* _WORK INSTRUCTIONS_
What is the number of lines in the data that include the string "heldQ"? Give it by itself.

* _PROVIDED ENTRIES_
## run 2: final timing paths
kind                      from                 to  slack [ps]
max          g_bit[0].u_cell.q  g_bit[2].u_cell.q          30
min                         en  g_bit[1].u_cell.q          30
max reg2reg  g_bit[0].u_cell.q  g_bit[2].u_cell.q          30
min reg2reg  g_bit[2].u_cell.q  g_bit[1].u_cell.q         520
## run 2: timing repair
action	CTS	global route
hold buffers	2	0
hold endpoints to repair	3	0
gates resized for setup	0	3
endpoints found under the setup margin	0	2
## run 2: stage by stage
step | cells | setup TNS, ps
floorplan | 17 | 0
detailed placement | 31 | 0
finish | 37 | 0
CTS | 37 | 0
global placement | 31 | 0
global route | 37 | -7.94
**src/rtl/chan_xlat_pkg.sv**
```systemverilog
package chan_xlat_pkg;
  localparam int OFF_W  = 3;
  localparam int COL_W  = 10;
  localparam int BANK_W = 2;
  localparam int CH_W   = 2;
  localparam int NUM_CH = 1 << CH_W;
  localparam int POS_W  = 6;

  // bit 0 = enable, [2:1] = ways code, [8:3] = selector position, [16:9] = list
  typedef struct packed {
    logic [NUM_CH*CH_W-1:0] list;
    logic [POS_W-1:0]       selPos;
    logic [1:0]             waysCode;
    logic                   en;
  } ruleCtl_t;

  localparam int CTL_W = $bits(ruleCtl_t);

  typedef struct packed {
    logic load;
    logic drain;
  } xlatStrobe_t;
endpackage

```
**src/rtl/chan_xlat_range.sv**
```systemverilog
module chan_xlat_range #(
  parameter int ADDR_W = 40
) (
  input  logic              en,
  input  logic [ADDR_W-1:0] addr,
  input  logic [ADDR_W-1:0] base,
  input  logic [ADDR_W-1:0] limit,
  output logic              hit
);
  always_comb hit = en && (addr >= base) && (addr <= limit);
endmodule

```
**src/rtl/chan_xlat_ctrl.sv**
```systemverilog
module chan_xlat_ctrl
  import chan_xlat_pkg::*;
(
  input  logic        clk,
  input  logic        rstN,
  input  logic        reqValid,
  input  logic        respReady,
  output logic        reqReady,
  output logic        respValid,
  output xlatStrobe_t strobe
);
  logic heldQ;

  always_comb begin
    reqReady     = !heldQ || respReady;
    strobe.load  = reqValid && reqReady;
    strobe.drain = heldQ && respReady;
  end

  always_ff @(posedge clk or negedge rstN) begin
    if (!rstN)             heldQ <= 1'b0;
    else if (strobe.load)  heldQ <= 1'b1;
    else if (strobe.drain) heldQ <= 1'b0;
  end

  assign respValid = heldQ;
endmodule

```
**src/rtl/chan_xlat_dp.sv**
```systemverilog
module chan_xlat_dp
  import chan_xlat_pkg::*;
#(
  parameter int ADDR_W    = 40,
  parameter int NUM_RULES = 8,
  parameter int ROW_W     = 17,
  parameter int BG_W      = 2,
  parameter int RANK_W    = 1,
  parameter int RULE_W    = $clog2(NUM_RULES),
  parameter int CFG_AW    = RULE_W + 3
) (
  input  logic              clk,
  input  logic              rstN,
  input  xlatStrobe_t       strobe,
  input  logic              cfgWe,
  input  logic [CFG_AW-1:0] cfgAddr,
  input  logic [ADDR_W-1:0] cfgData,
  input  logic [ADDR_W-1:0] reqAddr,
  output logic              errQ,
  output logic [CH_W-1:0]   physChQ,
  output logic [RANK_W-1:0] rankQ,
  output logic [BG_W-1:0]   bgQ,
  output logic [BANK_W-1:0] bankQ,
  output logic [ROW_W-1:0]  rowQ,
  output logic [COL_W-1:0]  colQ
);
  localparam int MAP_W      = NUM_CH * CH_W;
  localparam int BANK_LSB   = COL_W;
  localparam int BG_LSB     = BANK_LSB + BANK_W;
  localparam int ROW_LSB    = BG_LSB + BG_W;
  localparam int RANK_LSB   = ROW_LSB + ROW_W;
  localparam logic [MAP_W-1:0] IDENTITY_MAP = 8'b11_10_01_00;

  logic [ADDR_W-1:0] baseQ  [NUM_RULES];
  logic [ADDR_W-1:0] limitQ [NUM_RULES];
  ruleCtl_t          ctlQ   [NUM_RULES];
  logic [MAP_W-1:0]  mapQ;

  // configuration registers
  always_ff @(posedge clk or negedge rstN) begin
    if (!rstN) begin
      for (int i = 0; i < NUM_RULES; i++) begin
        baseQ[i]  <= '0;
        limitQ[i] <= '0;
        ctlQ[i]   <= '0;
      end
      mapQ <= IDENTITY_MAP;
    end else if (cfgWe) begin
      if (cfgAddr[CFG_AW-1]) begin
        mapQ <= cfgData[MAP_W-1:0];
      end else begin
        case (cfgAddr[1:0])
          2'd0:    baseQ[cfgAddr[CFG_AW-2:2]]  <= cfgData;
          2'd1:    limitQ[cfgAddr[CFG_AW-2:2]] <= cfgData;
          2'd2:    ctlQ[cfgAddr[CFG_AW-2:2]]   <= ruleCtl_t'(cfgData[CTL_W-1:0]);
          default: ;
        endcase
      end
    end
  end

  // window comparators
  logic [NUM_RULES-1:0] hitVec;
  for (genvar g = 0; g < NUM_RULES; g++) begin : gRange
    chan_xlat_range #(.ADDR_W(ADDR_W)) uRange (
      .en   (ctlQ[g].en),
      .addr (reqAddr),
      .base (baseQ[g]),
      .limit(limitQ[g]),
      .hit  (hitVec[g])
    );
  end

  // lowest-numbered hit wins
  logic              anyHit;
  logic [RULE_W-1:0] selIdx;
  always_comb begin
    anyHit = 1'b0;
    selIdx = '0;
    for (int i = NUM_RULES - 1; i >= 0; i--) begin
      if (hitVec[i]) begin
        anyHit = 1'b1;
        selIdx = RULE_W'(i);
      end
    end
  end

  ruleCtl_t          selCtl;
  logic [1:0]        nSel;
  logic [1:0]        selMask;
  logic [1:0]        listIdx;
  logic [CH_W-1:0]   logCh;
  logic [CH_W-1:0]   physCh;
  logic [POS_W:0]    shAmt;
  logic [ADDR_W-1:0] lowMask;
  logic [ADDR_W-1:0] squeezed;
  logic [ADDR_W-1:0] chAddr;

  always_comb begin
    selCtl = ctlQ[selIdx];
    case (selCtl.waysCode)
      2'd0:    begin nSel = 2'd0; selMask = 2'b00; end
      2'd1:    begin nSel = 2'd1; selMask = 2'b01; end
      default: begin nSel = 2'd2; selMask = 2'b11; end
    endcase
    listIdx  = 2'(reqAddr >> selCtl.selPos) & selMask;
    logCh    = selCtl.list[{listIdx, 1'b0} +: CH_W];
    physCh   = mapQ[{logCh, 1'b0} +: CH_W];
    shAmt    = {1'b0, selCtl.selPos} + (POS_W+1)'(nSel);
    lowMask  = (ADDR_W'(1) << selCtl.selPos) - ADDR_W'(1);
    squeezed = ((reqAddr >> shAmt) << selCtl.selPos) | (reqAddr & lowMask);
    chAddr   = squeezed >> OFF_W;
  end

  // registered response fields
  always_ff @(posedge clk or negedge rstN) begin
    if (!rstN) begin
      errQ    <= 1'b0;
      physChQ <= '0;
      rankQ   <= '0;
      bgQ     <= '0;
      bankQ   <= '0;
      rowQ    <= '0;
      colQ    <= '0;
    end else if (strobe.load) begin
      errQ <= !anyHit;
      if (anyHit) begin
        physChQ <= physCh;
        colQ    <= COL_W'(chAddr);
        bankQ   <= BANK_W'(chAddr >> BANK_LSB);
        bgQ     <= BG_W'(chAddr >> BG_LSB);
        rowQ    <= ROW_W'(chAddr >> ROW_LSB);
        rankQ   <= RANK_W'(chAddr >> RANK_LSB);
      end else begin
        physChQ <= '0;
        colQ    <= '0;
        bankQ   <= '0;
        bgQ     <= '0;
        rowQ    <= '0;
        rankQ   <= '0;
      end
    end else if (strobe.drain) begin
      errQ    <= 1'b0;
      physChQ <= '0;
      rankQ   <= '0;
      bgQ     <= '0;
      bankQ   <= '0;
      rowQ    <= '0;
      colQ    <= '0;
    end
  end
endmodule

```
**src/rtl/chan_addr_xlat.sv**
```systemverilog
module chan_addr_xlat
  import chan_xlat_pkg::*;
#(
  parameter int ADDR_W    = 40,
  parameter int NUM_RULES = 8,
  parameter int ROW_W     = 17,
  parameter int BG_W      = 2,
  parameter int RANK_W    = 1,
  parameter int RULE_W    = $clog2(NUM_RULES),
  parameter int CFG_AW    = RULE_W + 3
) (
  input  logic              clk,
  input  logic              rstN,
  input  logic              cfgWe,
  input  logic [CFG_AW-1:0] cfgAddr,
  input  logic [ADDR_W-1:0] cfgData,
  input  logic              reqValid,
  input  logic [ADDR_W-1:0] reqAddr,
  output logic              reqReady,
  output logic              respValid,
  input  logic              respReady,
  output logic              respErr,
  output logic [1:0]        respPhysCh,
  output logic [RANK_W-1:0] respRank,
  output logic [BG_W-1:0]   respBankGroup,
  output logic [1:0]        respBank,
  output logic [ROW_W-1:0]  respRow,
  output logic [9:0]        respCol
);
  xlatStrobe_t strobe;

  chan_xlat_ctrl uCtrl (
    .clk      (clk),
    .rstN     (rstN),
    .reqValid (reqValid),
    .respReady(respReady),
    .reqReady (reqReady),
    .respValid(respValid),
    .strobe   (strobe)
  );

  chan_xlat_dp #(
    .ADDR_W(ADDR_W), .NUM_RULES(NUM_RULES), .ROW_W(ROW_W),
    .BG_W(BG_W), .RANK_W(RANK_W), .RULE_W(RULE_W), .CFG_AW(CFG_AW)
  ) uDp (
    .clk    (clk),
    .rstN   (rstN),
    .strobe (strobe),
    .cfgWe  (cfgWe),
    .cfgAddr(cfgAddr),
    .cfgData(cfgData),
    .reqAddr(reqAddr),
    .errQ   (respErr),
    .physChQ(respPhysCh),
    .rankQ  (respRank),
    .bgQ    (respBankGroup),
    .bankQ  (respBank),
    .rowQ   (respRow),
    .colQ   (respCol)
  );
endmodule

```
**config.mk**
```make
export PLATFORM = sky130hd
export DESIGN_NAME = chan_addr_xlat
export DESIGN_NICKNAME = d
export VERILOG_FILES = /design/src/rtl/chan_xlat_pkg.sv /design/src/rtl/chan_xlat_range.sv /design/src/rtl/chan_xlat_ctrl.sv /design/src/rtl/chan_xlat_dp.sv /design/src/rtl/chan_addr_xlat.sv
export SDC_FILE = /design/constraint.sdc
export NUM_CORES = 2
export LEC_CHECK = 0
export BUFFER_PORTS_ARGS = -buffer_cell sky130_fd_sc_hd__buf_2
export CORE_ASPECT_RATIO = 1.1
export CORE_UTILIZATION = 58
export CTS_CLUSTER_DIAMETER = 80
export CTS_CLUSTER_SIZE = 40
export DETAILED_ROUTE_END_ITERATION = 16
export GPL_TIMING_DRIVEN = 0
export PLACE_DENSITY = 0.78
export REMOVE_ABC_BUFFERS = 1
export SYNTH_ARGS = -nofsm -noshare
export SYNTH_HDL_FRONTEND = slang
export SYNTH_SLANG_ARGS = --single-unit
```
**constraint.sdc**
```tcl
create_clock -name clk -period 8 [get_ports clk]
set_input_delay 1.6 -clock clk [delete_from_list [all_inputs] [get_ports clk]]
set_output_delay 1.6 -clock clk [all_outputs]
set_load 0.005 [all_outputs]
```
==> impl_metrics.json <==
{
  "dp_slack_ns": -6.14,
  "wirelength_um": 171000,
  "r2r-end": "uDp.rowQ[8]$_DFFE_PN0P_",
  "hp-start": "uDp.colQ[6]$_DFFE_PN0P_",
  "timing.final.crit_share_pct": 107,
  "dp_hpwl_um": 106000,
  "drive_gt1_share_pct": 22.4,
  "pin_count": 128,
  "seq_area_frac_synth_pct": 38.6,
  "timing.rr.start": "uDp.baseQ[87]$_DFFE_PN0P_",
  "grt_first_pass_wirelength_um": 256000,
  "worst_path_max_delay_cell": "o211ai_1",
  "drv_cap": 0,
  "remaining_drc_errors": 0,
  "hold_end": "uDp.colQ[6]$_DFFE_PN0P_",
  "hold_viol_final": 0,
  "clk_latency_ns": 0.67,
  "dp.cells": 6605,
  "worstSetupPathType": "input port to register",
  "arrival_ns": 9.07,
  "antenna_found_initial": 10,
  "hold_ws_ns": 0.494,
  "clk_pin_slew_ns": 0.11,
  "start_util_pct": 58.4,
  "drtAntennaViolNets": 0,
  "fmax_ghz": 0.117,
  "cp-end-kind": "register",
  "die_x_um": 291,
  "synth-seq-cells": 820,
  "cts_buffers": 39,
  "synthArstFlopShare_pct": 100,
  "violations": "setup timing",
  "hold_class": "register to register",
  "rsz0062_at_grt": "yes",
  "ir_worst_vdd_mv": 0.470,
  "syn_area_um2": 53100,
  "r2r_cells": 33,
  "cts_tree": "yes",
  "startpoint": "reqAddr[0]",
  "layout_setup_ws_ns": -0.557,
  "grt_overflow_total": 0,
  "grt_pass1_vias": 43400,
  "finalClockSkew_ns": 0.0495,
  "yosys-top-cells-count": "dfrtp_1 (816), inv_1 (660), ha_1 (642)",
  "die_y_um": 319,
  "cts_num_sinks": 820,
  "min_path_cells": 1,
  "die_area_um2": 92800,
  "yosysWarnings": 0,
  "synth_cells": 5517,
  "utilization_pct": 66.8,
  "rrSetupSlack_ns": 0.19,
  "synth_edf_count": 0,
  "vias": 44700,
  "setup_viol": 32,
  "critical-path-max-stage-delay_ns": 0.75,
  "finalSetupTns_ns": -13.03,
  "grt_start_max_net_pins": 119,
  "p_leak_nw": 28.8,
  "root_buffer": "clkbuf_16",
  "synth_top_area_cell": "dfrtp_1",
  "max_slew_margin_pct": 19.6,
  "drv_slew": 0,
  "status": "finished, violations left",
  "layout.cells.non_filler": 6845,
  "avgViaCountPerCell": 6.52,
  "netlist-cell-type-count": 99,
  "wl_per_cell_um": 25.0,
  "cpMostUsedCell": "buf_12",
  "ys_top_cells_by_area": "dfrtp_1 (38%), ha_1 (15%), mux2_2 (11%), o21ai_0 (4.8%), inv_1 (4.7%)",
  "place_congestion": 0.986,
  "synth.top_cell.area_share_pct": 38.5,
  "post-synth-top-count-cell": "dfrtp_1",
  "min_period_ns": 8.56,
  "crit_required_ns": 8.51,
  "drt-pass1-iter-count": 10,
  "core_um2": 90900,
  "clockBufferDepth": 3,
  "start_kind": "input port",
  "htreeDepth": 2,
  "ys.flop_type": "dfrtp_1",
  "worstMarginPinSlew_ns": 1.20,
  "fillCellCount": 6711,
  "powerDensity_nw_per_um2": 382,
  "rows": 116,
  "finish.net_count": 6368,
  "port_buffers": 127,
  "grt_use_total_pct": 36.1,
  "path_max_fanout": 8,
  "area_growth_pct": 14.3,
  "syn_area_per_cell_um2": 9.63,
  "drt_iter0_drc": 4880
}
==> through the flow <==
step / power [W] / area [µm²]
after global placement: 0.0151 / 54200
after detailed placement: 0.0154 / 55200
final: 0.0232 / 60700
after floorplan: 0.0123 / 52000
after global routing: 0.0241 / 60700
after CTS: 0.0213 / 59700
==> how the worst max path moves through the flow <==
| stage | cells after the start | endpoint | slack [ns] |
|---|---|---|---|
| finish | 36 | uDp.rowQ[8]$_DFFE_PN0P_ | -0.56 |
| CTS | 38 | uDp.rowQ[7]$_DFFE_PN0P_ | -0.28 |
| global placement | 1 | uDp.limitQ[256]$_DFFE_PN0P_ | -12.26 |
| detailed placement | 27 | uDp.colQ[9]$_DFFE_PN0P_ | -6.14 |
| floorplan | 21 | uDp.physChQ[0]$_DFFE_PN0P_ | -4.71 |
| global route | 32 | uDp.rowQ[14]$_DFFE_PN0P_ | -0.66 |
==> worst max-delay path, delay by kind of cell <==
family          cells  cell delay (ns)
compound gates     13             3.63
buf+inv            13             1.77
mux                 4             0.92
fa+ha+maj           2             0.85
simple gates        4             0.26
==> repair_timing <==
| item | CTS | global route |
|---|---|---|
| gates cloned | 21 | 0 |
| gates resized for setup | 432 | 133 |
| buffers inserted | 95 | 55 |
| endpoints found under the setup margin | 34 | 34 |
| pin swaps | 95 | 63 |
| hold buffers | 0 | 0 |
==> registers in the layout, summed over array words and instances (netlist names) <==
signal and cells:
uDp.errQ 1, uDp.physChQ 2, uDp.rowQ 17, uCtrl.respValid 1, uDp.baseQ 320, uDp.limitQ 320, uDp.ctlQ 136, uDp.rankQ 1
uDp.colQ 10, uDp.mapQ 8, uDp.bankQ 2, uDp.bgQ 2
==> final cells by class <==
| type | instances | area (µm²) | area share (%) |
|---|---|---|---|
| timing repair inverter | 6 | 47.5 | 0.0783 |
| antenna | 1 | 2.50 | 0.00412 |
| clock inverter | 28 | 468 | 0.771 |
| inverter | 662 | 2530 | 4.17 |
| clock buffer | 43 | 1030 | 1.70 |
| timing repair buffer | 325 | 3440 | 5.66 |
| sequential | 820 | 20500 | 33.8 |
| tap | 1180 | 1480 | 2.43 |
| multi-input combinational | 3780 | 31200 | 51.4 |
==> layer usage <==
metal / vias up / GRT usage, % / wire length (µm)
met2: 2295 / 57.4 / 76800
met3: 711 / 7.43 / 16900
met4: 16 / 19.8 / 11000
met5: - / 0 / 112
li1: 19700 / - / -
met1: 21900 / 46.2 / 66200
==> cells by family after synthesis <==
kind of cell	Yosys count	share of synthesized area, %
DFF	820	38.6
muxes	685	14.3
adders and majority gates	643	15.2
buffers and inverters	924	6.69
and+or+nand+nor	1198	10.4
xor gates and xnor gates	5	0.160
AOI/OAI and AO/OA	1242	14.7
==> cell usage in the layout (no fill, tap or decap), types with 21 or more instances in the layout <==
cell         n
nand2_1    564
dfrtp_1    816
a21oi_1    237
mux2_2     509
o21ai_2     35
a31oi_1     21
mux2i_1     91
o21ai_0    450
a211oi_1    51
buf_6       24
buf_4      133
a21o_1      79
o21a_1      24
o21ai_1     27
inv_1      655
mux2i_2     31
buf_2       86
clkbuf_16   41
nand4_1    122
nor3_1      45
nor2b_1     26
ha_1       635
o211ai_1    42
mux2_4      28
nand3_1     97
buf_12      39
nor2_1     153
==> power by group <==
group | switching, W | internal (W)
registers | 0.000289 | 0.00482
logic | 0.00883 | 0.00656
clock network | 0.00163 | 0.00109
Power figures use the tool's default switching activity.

* _EXERCISE SOLUTION_
7